American Methodist lay leader (1749–1825)

Elizabeth Henry Campbell Russell (1749 – March 18, 1825) was a Methodist lay leader from the United States of America who is credited with bringing Methodism to western Virginia and northeastern Tennessee.

==Early life==
Russell, who was a sister of Patrick Henry and Annie Henry Christian, was born in Hanover County, Virginia, to John Henry and Sarah Winston. In 1776 she married Gen. William Campbell (1745–1781), the commander of the American forces that defeated the British at the Battle of King's Mountain in 1780; this was the turning point of the American Revolution.

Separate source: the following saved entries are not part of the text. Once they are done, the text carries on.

$ cat config.mk
export PLATFORM = sky130hd
export DESIGN_NAME = instr_fetch_unit_flat
export DESIGN_NICKNAME = d
export VERILOG_FILES = /design/src/rtl/instr_fetch_unit_pkg.sv /design/src/rtl/instr_fetch_unit_if.sv /design/src/rtl/instr_fetch_unit_fetch_pc_reg.sv /design/src/rtl/instr_fetch_unit.sv /design/src/flat_wrapper.sv
export SDC_FILE = /design/constraint.sdc
export NUM_CORES = 1
export LEC_CHECK = 0
export ABC_AREA = 1
export CORE_MARGIN = 3
export CORE_UTILIZATION = 43
export CTS_BUF_LIST = sky130_fd_sc_hd__clkbuf_8
export DETAILED_ROUTE_END_ITERATION = 8
export PLACE_DENSITY = 0.79
export SYNTH_ARGS = -nofsm -noshare
export SYNTH_HDL_FRONTEND = slang
export SYNTH_SLANG_ARGS = --single-unit
$ cat constraint.sdc
create_clock -name clk -period 2.2 [get_ports clk]
set_clock_uncertainty 0.1 [all_clocks]
set_input_delay 0.44 -clock clk [delete_from_list [all_inputs] [get_ports clk]]
set_output_delay 0.44 -clock clk [all_outputs]
set_load 0.02 [all_outputs]
$ cat src/rtl/instr_fetch_unit_pkg.sv
// Shared fetch-stage definitions: state enum, PC constants, IF/ID record and
// next-PC select codes used by instr_fetch_unit and fetch_pc_reg.
package instr_fetch_unit_pkg;

  localparam logic [31:0] RESET_PC   = 32'h0000_0000;
  localparam logic [31:0] PC_STEP    = 32'd4;
  localparam logic [31:0] HALT_INSTR = 32'hFFFF_FFFF;

  typedef enum logic [1:0] {
    ST_BOOT = 2'd0,
    ST_RUN  = 2'd1,
    ST_HALT = 2'd2
  } fetch_state_e;

  typedef enum logic [1:0] {
    PC_HOLD     = 2'd0,
    PC_INCR     = 2'd1,
    PC_REDIRECT = 2'd2
  } pc_sel_e;

  typedef struct packed {
    logic        valid;
    logic [31:0] instr;
    logic [31:0] pc;
    logic [31:0] pc_plus;
  } ifid_t;

  // Redirect targets are always word aligned.
  function automatic logic [31:0] align_pc(input logic [31:0] addr);
    return addr & ~32'h3;
  endfunction

endpackage

$ cat src/rtl/instr_fetch_unit_if.sv
// Fetch-stage bus: instruction memory port, decode/execute control and the
// IF/ID register outputs. master = fetch unit, slave = surrounding pipeline.
interface instr_fetch_unit_if;
  import instr_fetch_unit_pkg::*;

  // Control semantics: stall_i and redirect_valid_i are level signals sampled
  // on every rising edge; redirect_valid_i wins over stall_i. There is no
  // ready back-channel: the IF/ID register is consumed whenever stall_i is low.
  logic [31:0]  imem_addr;
  logic [31:0]  imem_rdata;
  logic         stall_i;
  logic         redirect_valid_i;
  logic [31:0]  redirect_pc_i;
  logic         ifid_valid;
  logic [31:0]  ifid_instr;
  logic [31:0]  ifid_pc;
  logic [31:0]  ifid_pc_plus;
  logic         halted_o;
  fetch_state_e fetch_state;

  modport master (
    output imem_addr, ifid_valid, ifid_instr, ifid_pc, ifid_pc_plus,
           halted_o, fetch_state,
    input  imem_rdata, stall_i, redirect_valid_i, redirect_pc_i
  );

  modport slave (
    input  imem_addr, ifid_valid, ifid_instr, ifid_pc, ifid_pc_plus,
           halted_o, fetch_state,
    output imem_rdata, stall_i, redirect_valid_i, redirect_pc_i
  );

endinterface

$ cat src/rtl/instr_fetch_unit_fetch_pc_reg.sv
// Program counter register with its next-PC mux (hold / increment / redirect).
module fetch_pc_reg
  import instr_fetch_unit_pkg::*;
#(
  parameter logic [31:0] RESET_ADDR = RESET_PC
) (
  input  logic        clk,
  input  logic        rst_n,
  input  pc_sel_e     sel,
  input  logic [31:0] redirect_pc,
  output logic [31:0] pc,
  output logic [31:0] pc_plus
);

  logic [31:0] pc_q;
  logic [31:0] pc_d;

  // Modulo-2^32 increment: the top word wraps to address 0.
  assign pc_plus = pc_q + PC_STEP;

  always_comb begin
    pc_d = pc_q;
    case (sel)
      PC_INCR:     pc_d = pc_plus;
      PC_REDIRECT: pc_d = align_pc(redirect_pc);
      default:     pc_d = pc_q;
    endcase
  end

  always_ff @(posedge clk or negedge rst_n) begin
    if (!rst_n) begin
      pc_q <= RESET_ADDR;
    end else begin
      pc_q <= pc_d;
    end
  end

  assign pc = pc_q;

endmodule

$ cat src/rtl/instr_fetch_unit.sv
// Fetch stage: PC, instruction memory address, IF/ID register, stall/redirect/halt.
// Optional FETCH_PERF_CNT_EN adds perf_fetched / perf_bubbles counters.
module instr_fetch_unit
  import instr_fetch_unit_pkg::*;
#(
  parameter logic [31:0] RESET_ADDR = RESET_PC
) (
  input  logic                clk,
  input  logic                rst_n,
  instr_fetch_unit_if.master  bus
`ifdef FETCH_PERF_CNT_EN
  ,
  output logic [31:0]         perf_fetched,
  output logic [31:0]         perf_bubbles
`endif
);

  fetch_state_e state_q;
  fetch_state_e state_d;
  ifid_t        ifid_q;
  ifid_t        ifid_d;
  pc_sel_e      pc_sel;
  logic [31:0]  pc;
  logic [31:0]  pc_plus;
  logic         fetch_event;
  logic         bubble_event;

  fetch_pc_reg #(
    .RESET_ADDR (RESET_ADDR)
  ) u_pc_reg (
    .clk         (clk),
    .rst_n       (rst_n),
    .sel         (pc_sel),
    .redirect_pc (bus.redirect_pc_i),
    .pc          (pc),
    .pc_plus     (pc_plus)
  );

  always_comb begin
    state_d      = state_q;
    ifid_d       = ifid_q;
    pc_sel       = PC_HOLD;
    fetch_event  = 1'b0;
    bubble_event = 1'b0;
    case (state_q)
      ST_BOOT: begin
        state_d = ST_RUN;
        if (bus.redirect_valid_i) begin
          pc_sel = PC_REDIRECT;
        end
      end
      ST_RUN: begin
        if (bus.redirect_valid_i) begin
          pc_sel       = PC_REDIRECT;
          ifid_d.valid = 1'b0;
          bubble_event = 1'b1;
        end else if (bus.stall_i) begin
          bubble_event = 1'b1;
        end else begin
          ifid_d.valid   = 1'b1;
          ifid_d.instr   = bus.imem_rdata;
          ifid_d.pc      = pc;
          ifid_d.pc_plus = pc_plus;
          fetch_event    = 1'b1;
          // The halt word is delivered to decode but the PC stays on it.
          if (bus.imem_rdata == HALT_INSTR) begin
            state_d = ST_HALT;
          end else begin
            pc_sel = PC_INCR;
          end
        end
      end
      ST_HALT: begin
        if (bus.redirect_valid_i) begin
          pc_sel       = PC_REDIRECT;
          ifid_d.valid = 1'b0;
          state_d      = ST_RUN;
        end else if (!bus.stall_i) begin
          ifid_d.valid = 1'b0;
        end
      end
      default: begin
        state_d = ST_BOOT;
      end
    endcase
  end

  always_ff @(posedge clk or negedge rst_n) begin
    if (!rst_n) begin
      state_q <= ST_BOOT;
      ifid_q  <= '0;
    end else begin
      state_q <= state_d;
      ifid_q  <= ifid_d;
    end
  end

`ifdef FETCH_PERF_CNT_EN
  always_ff @(posedge clk or negedge rst_n) begin
    if (!rst_n) begin
      perf_fetched <= '0;
      perf_bubbles <= '0;
    end else begin
      if (fetch_event) perf_fetched <= perf_fetched + 32'd1;
      if (bubble_event) perf_bubbles <= perf_bubbles + 32'd1;
    end
  end
`else
  logic unused_events;
  assign unused_events = fetch_event ^ bubble_event;
`endif

  assign bus.imem_addr    = pc;
  assign bus.ifid_valid   = ifid_q.valid;
  assign bus.ifid_instr   = ifid_q.instr;
  assign bus.ifid_pc      = ifid_q.pc;
  assign bus.ifid_pc_plus = ifid_q.pc_plus;
  assign bus.halted_o     = (state_q == ST_HALT);
  assign bus.fetch_state  = state_q;

endmodule

$ cat src/flat_wrapper.sv
// flat-port wrapper written by rule: the top's interface ports become plain ports
module instr_fetch_unit_flat import instr_fetch_unit_pkg::*;
#(
  parameter logic [31:0] RESET_ADDR = RESET_PC
)
  (clk, rst_n, bus_imem_addr, bus_ifid_valid, bus_ifid_instr, bus_ifid_pc, bus_ifid_pc_plus, bus_halted_o, bus_fetch_state, bus_imem_rdata, bus_stall_i, bus_redirect_valid_i, bus_redirect_pc_i);
  instr_fetch_unit_if bus_i ();
  input  logic clk;
  input  logic rst_n;
  output wire logic [$bits(bus_i.imem_addr)-1:0] bus_imem_addr;
  output wire logic [$bits(bus_i.ifid_valid)-1:0] bus_ifid_valid;
  output wire logic [$bits(bus_i.ifid_instr)-1:0] bus_ifid_instr;
  output wire logic [$bits(bus_i.ifid_pc)-1:0] bus_ifid_pc;
  output wire logic [$bits(bus_i.ifid_pc_plus)-1:0] bus_ifid_pc_plus;
  output wire logic [$bits(bus_i.halted_o)-1:0] bus_halted_o;
  output wire logic [$bits(bus_i.fetch_state)-1:0] bus_fetch_state;
  input wire logic [$bits(bus_i.imem_rdata)-1:0] bus_imem_rdata;
  input wire logic [$bits(bus_i.stall_i)-1:0] bus_stall_i;
  input wire logic [$bits(bus_i.redirect_valid_i)-1:0] bus_redirect_valid_i;
  input wire logic [$bits(bus_i.redirect_pc_i)-1:0] bus_redirect_pc_i;
  assign bus_imem_addr = bus_i.imem_addr;
  assign bus_ifid_valid = bus_i.ifid_valid;
  assign bus_ifid_instr = bus_i.ifid_instr;
  assign bus_ifid_pc = bus_i.ifid_pc;
  assign bus_ifid_pc_plus = bus_i.ifid_pc_plus;
  assign bus_halted_o = bus_i.halted_o;
  assign bus_fetch_state = bus_i.fetch_state;
  assign bus_i.imem_rdata = bus_imem_rdata;
  assign bus_i.stall_i = bus_stall_i;
  assign bus_i.redirect_valid_i = bus_redirect_valid_i;
  assign bus_i.redirect_pc_i = bus_redirect_pc_i;
  instr_fetch_unit #(.RESET_ADDR(RESET_ADDR)) u_core (.clk(clk), .rst_n(rst_n), .bus(bus_i));
endmodule
* Word-level counts from Yosys, hierarchy flattened *
Index checks and enable logic that the tools add are counted.

cells by class
  $add $sub $neg = 1
  multiply operators = 0
  divide/modulo/power cells = 0
  order comparisons = 0
  eq/ne operators = 11
  shift-type cells = 0
  multiplexer cells = 16
  bitwise gates (word level) = 2
  reductions and logical operators = 7

operators by type and width
  operator                                              count
  two-way mux 97 bit                                    1
  case mux 32 bit (2 select lines)                      1
  adder 32 x 3 -> 32 bit (second input constant)        1
  equality test 32 bit (second input constant)          1
  two-way mux 2 bit                                     6
  case mux 2 bit (3 select lines)                       1
  AND reduction 3 bit                                   2
  two-way mux 1 bit                                     5
  equality test 2 x 1 -> 1 bit (second input constant)  2
  equality test 2 bit (second input constant)           2
  != test 2 x 1 -> 1 bit (second input constant)        2
  != test 2 bit (second input constant)                 2
  case mux 2 bit (2 select lines)                       1
  AND reduction 4 bit                                   1
  nonzero test 2 bit                                    2
  != test 3 x 2 -> 1 bit (second input constant)        1
  != test 3 bit (second input constant)                 1
  zero test 2 bit                                       1
  inverter 1 bit                                        2
  case mux 1 bit (2 select lines)                       1
  OR reduction 2 bit                                    1

storage, ports and cells
  register bits after elaboration = 131
  bits in latches = 0
  RAM bits = 0
  ROM bits = 0
  input port bits = 68
  memories = 0

* Logic depth before layout (Yosys ltp) *
Gate-level depths: netlist of run 1.

  depth after elaboration = 7
  depth in mapped cells = 14
  depth with buffers taken out = 12

* Cells and area by module *
Synthesis of run 1 repeated with hierarchy kept, for this count alone.

second synthesis, totals
  cells, all modules = 672
  area, all modules = 6,533.8 um2

by module, submodules not included
  module            instances  cells each  area an instance (um2)
  instr_fetch_unit  1          270         4,102.7
  fetch_pc_reg      1          402         2,431.1

* Least setup slack after synthesis of run 1 *
Ideal clock, no wire load.

  path type = register to register
  start = reg u_core.state_q[0], in the netlist u_core.bus.fetch_state[0]
  end = reg u_core.u_pc_reg.pc_q[10], in the netlist u_core.u_pc_reg.pc[10]
  library setup time = 132 ps
  data arrival time = 2,128 ps
  required time = 1,968 ps
  setup slack = -159 ps
  cell stages (with the launch flop) = 14
  period minus slack after synthesis = 2,359 ps
  cell sequence = dfrtp_1 > inv_2 > nor2_2 > inv_2 > nor2_4 > buf_4 > buf_2 > nand2_1 > ha_1 > clkbuf_1 > clkbuf_1 > nor2_1 > nand2_1 > o21ai_0

between the ends
  word-level cells in the longest chain between the ends = 5
  elaborated cells on any way between the ends = 9
  those cells by class = 4 x eq/ne; 2 x mux; 3 x reduce/logical

RTL lines
  what                                                                           RTL line                             source
  start, declared                                                                instr_fetch_unit.sv:18               fetch_state_e state_q;
  start signal, assigned                                                         instr_fetch_unit.sv:93               state_q <= state_d;
  equality test 2 bit / zero test 2 bit (equally long branches)                  instr_fetch_unit.sv:45               case (state_q)
  OR reduction 2 bit (no line)                                                   --
  case mux 2 bit (2 select lines) *                                              instr_fetch_unit.sv:45
  equality test 2 bit / equality test 2 x 1 -> 1 bit (equally long branches)     instr_fetch_unit_fetch_pc_reg.sv:23  case (sel)
  case mux 32 bit (2 select lines) / nonzero test 2 bit (equally long branches)  --
  end signal, assigned                                                           instr_fetch_unit_fetch_pc_reg.sv:34  pc_q <= pc_d;
  end, declared                                                                  instr_fetch_unit_fetch_pc_reg.sv:15  logic [31:0] pc_q;

Every way passes the cells marked *; elsewhere a longest branch is shown, timed or not.
A chain may end at the register's enable or synchronous reset.

* Worst setup path after layout of run 1 *
  start = reg u_core.u_pc_reg.pc_q[11], in the netlist u_core.u_pc_reg.pc[11]
  end = out bus_imem_addr[11]

RTL lines
  what           RTL line            source
  end, declared  flat_wrapper.sv:10  output wire logic [$bits(bus_i.imem_addr)-1:0] bus_imem_addr;

No word-level cell between the ends.

==> results of run 1 <==
-- metal layers --
| metal | global-route usage | part of all wire |
|---|---|---|
| met1 | 0.309 | 0.44 |
| met2 | 0.368 | 0.47 |
| met3 | 0.0622 | 0.077 |
| met4 | 0.0808 | 0.017 |
| met5 | 0 | 0 |
-- timing repair --
item,in CTS,in global routing
endpoints found under the setup margin,1,31
hold buffers,1,0
resized for setup,1,11
endpoints found under the hold margin,24,0
cloned,0,0
-- synth_stat cells, drive strengths merged --
master / n / share of area
nand2: 304 / 0.19
dfrtp: 125 / 0.52
nor2: 103 / 0.071
o21ai: 81 / 0.068
inv: 62 / 0.039
nand3: 32 / 0.027
buf: 28 / 0.027
clkbuf: 11 / 0.0069
a31oi: 9 / 0.0094
nor3: 8 / 0.0067
xor2: 8 / 0.012
a21oi: 5 / 0.0042
a21o: 2 / 0.0025
ha: 2 / 0.0042
o211ai: 2 / 0.0025
a22oi: 1 / 0.0013
conb: 1 / 0.00063
nand4: 1 / 0.0010
o21a: 1 / 0.0013
o21bai: 1 / 0.0013
xnor2: 1 / 0.0015
-- flip-flops by register name, summed over array words and instances, names as in the netlist --
name and cells:
u_core.bus.ifid_valid 1, u_core.bus.ifid_instr 32, u_core.bus.fetch_state 2, u_core.bus.ifid_pc 30, u_core.u_pc_reg.pc 30, u_core.bus.ifid_pc_plus 30
-- kinds of logic after synthesis --
family	Yosys count
AOI/OAI and AO/OA	102
xor gates and xnor gates	9
adders and majority gates	2
buffers and inverters	101
DFF	125
other	1
and+or+nand+nor	448
-- area by class of cell --
cell class / count / share of cell area
inverter: 62 / 0.0276
clock buffer: 19 / 0.0303
multi-input combinational: 567 / 0.287
timing repair buffer: 225 / 0.257
clock inverter: 12 / 0.00958
sequential: 125 / 0.363
tap: 176 / 0.0255
-- power by group through the flow --
stage	logic, mW	clock network [mW]	registers [mW]
after floorplan	0.857	0	3.71
after global placement	2.80	0	3.20
after detailed placement	2.83	0	3.21
after CTS	2.85	1.83	3.18
after global routing	3.08	1.93	3.24
final	2.83	1.80	3.18
-- per-stage QoR --
| stage | TNS (ns) | setup WS (ns) |
|---|---|---|
| final | 0 | 0.0515 |
| after CTS | 0 | 0.00376 |
| after detailed placement | -12.09 | -0.432 |
| after floorplan | 0 | 0.0304 |
| after global routing | 0 | 0.00909 |
| after global placement | -10.30 | -0.389 |
-- worst min path at each step --
stage	startpoint	endpoint	slack, ns	cells after the start
2_1_floorplan	rst_n	u_core.bus.fetch_state[0]	0.04	0
3_3_place_gp	rst_n	u_core.bus.ifid_pc_plus[23]	0.27	1
3_5_place_dp	rst_n	u_core.bus.ifid_pc_plus[23]	0.26	1
4_1_cts	rst_n	u_core.bus.ifid_pc_plus[23]	0.35	2
5_1_grt	rst_n	u_core.bus.ifid_pc[23]	0.39	2
6_report	rst_n	u_core.bus.ifid_pc[23]	0.36	2
==> summary.md, run 1 <==
| Metric | Value |
|---|---|
| Crit path kind | `flip-flop to output port` |
| Syn Area/Cell | `7.61 um2` |
| Status | `finished clean` |
| Antenna-violating nets left | `0` |
| Clock network fraction of design power | `0.231` |
| Vias per cell | `between 4 and 5` |
| Critical Path End | `bus_imem_addr[11]` |
| Switch share | `0.364` |
| Cells after synthesis | `~790` |
| Min Tclk post-route | `2.15 ns` |
| Leak | `a little over 4 nW` |
| Setup repair bufs after CTS | `0` |
| Chip width | `around 120 um` |
| Clock Tree Buf Depth | `2` |
| Crit path largest cell delay | `roughly 0.66 ns` |
| Post-Place Cells | `~1200` |
| R2r setup slk | `0.19 ns` |
| Routed WL | `between 15000 and 20000 um` |
| Area used by multi-input combinational logic | `2470 um2` |
| Fill count | `between 1000 and 1500` |
| WP depth | `1` |
| Vias | `between 5000 and 6000` |
| Die height | `~120 um` |
| Overall Power | `approximately 7.8 mW` |
| Global Route Usage Sum | `0.232` |
| Largest family of logic cells by synthesized area | `simple AND/OR/NAND/NOR gates` |
| Initial antenna violation count | `0` |
| Switching pwr | `2.85 mW` |
| CTS tree | `built` |
| Gp weighted congestion | `0.878` |
| Largest net degree at the start of global routing | `between 70 and 80` |
| DRC violations left | `0` |
| Antenna Cells | `0` |
| CTS buffer count | `17` |
| Insertion delay to the later sink of the worst-skew pair | `0.45 ns` |
| Compound-Gate Fraction of Synth Area | `0.0906` |
| Slew Viols, Final | `0` |
| Peak VDD IR | `0.000466 V` |
| Overflow left after global routing | `0` |
| DP HPWL | `between 10000 and 15000 um` |
| Seq pwr share | `0.407` |
| R2R Path Start | `u_core.u_pc_reg.pc[2]` |
| RSZ-0062 raised after global routing | `false` |
| Fin. Hold Viols | `0` |
| H-Tree Depth | `4` |
| Post-Route Utilization | `0.641` |
| Worst-path fanout max | `6` |
| Clock tree root driver cell | `clkbuf_8` |
| DRT Pass-1 Iters | `5` |
| Ys Warns | `0` |
| Worst path required time | `roughly 1.7 ns` |
| Hold Crit Class | `primary input to asynchronous set/reset pin` |
| Area grow syn2layout | `43.8%` |
| Maxcap violations | `0` |
| Min Hold Slack | `0.362 ns` |
| Multiplexer share of the synthesized area | `0` |
| Initial core utilization | `0.446` |
| Clock sinks | `between 100 and 150` |
| Internal Power | `4.97 mW` |
| Number of global-route vias before repair | `around 5500` |
| Peak Freq | `465 MHz` |
| Gate power share | `0.362` |
| XOR/XNOR share of the synthesized area | `0.0131` |
| Crit path launch type | `flip-flop` |
| Layout cells sized above 1 | `0.0871` |
| CTS clock-pin slew for the worst setup and hold paths | `approximately 0.080 ns` |
| First-pass GRT wire length | `27400 um` |
| FF-to-FF path depth | `10` |
| DR WL/cell | `between 10 and 15 um` |
| Commonest non-fill, non-tap cells in the layout | `nand2_1, clkdlybuf4s50_1, dfrtp_1, nor2_1, inv_1` |
| Layout Nets | `1068` |
| Setup violations, final | `0` |
| Final Non-Filler Cells | `approximately 1200` |
| # IOs | `200` |
| Final Instance Area | `approximately 8600 um2` |
| Post-Syn Area | `between 5000 and 6000 um2` |
| Family with the most delay on the worst path | `buffers and inverters` |
| PD cells | `slightly above 900 nW/um2` |
| IO buf count | `about 190` |
| Placed inst area | `approximately 8200 um2` |
| Reg2reg end | `u_core.bus.ifid_pc_plus[28]` |
| CP endpoint kind | `output port` |
| CP arrival | `about 1.6 ns` |
| Post-synth cell types | `28` |
| Adder-cell share of the synthesized area | `0.00417` |
| Cell chain of the critical path | `clkdlybuf4s50_1` |
| Synth Area in Simple Gates | `0.297` |
| Seq/Total Area, Yosys | `0.522` |
| Initial DRC count | `~360` |
| Register area | `3130 um2` |
| Die area | `about 15000 um2` |
| CP max stage cell | `clkdlybuf4s50_1` |
| Critical path buffers and inverters | `1` |
| Seq cells post-synth | `~130` |
| Crit share post-route | `0.977` |
| Critical Path Source | `u_core.u_pc_reg.pc[11]` |
| Core area | `about 13000 um2` |
| Row cnt | `42` |
| Leading cell type in the layout, fill and taps excluded | `nand2_1` |
Power figures use the tool's default switching activity.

Following Campbell's death in 1781, she married Gen. William Russell in 1783. They lived at Aspenvale, near Seven Mile Ford, Virginia

==Career==
In 1788 Russell moved to Saltville with William, where they carried on the manufacture of salt. The Russells converted to Methodism in 1788. After William's death in 1793, Russell spent the remainder of her life fostering Methodism in southwestern Virginia and northeastern Tennessee. Francis Asbury and various Circuit Riders stopped regularly at her home. She is credited with bringing Methodism to western Virginia and northeastern Tennessee. In 1812 she moved to Chilhowie, Virginia, to be nearer the Great Road. She died on March 18, 1825, and is buried in the Aspenvale Cemetery in Seven Mile Ford, Virginia. The Elizabeth Cemetery in Saltville, Virginia is named after her.

Madame Russell is probably more eminent in the Methodist pioneer history of America than any other woman. In Saltville, in 1824, a Methodist church, Elizabeth Church, was dedicated in her name. In 1898 construction was begun on a new Methodist church, located a few feet from the then still standing Russell home. That church, Madam Russell Memorial United Methodist Church, stands today as a monument to Mrs. Russell, the region's earliest religious leader, and to the pioneer Methodist Movement in the Holston Territory of Southwest Virginia and Northeast Tennessee. In present day Saltville, there now stands a beautiful stone building named 'Madam Russell Methodist Church.' Nearby is a replica of the original log cabin where the Russell's had lived. This is owned by the church. The stone doorstep of the church is said to have been the hearth in the Russell cabin.